Provided information:
File: src/rtl/sfe_pkg.sv
package sfe_pkg;
   localparam int DATA_W = 16;
   localparam int CNT_W  = 5;

   typedef enum logic [2:0] {
      PH_IDLE, PH_START, PH_DATA, PH_PAR, PH_STOP, PH_STOP2
   } phase_e;

   typedef enum logic [1:0] {
      PAR_NONE = 2'd0, PAR_RSVD = 2'd1, PAR_EVEN = 2'd2, PAR_ODD = 2'd3
   } par_code_e;

   typedef struct packed {
      logic [CNT_W-1:0] nbits;
      logic             par_on;
      logic             par_odd;
      logic             two_stop;
   } fmt_t;

   function automatic fmt_t decode_fmt(input logic [3:0] len_code,
                                       input logic [1:0] par_code,
                                       input logic       two);
      fmt_t f;
      if (len_code >= 4'd1 && len_code <= 4'd13)
         f.nbits = CNT_W'(len_code) + CNT_W'(3);
      else
         f.nbits = CNT_W'(8);
      case (par_code_e'(par_code))
         PAR_EVEN: begin f.par_on = 1'b1; f.par_odd = 1'b0; end
         PAR_ODD:  begin f.par_on = 1'b1; f.par_odd = 1'b1; end
         default:  begin f.par_on = 1'b0; f.par_odd = 1'b0; end
      endcase
      f.two_stop = two;
      return f;
   endfunction
endpackage

File: src/rtl/sfe_sync.sv
module sfe_sync #(
   parameter int   STAGES  = 2,
   parameter logic RST_VAL = 1'b0
) (
   input  logic clk,
   input  logic rst_n,
   input  logic d,
   output logic q
);
   for (genvar g = 0; g < STAGES; g++) begin : g_stage
      logic din;
      logic flop;
      if (g == 0) begin : g_head
         assign din = d;
      end else begin : g_tail
         assign din = g_stage[g-1].flop;
      end
      always_ff @(posedge clk or negedge rst_n) begin
         if (!rst_n) flop <= RST_VAL;
         else        flop <= din;
      end
   end
   assign q = g_stage[STAGES-1].flop;
endmodule

File: src/rtl/sfe_tx.sv
module sfe_tx
   import sfe_pkg::*;
#(
   parameter int OVS = 4
) (
   input  logic              clk,
   input  logic              rst_n,
   input  logic              baud_tick,
   input  logic              tx_en,
   input  logic              auto_on,
   input  fmt_t              fmt_in,
   input  logic [DATA_W-1:0] tx_data,
   input  logic              tx_valid,
   output logic              tx_ready,
   output logic              txd
);
   localparam int CW = (OVS > 2) ? $clog2(OVS) : 1;

   phase_e            ph;
   logic [CW-1:0]     tcnt;
   logic [DATA_W-1:0] sh;
   logic [CNT_W-1:0]  left;
   fmt_t              fmt;
   logic              par_bit;
   logic              idle, go, bit_end;

   assign idle     = (ph == PH_IDLE);
   assign tx_ready = tx_en && idle;
   assign go       = tx_en && idle && (tx_valid || auto_on);
   assign bit_end  = baud_tick && (tcnt == CW'(OVS-1));

   always_ff @(posedge clk or negedge rst_n) begin
      if (!rst_n) begin
         ph      <= PH_IDLE;
         tcnt    <= '0;
         sh      <= '0;
         left    <= '0;
         fmt     <= '0;
         par_bit <= 1'b0;
      end else if (go) begin
         ph      <= PH_START;
         tcnt    <= '0;
         sh      <= tx_valid ? tx_data : '0;
         fmt     <= fmt_in;
         left    <= fmt_in.nbits;
         par_bit <= fmt_in.par_odd;
      end else if (!idle && baud_tick) begin
         tcnt <= bit_end ? '0 : tcnt + CW'(1);
         if (bit_end) begin
            case (ph)
               PH_START: ph <= PH_DATA;
               PH_DATA: begin
                  par_bit <= par_bit ^ sh[0];
                  sh      <= sh >> 1;
                  left    <= left - CNT_W'(1);
                  if (left == CNT_W'(1)) ph <= fmt.par_on ? PH_PAR : PH_STOP;
               end
               PH_PAR:  ph <= PH_STOP;
               PH_STOP: ph <= fmt.two_stop ? PH_STOP2 : PH_IDLE;
               default: ph <= PH_IDLE;
            endcase
         end
      end
   end

   always_comb begin
      case (ph)
         PH_START: txd = 1'b0;
         PH_DATA:  txd = sh[0];
         PH_PAR:   txd = par_bit;
         default:  txd = 1'b1;
      endcase
   end

   a_r3_start_low: assert property (@(posedge clk) disable iff (!rst_n)
      go |=> !txd);
   a_r3_stop_before_ready: assert property (@(posedge clk) disable iff (!rst_n)
      $rose(tx_ready) |-> $past(txd));
   a_r11_busy_not_ready: assert property (@(posedge clk) disable iff (!rst_n)
      go |=> !tx_ready);
endmodule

Task requirements: Search the entries for the string "flop" and copy each line where it occurs.

Result of this task:
      logic flop;
         assign din = g_stage[g-1].flop;
         if (!rst_n) flop <= RST_VAL;
         else        flop <= din;
   assign q = g_stage[STAGES-1].flop;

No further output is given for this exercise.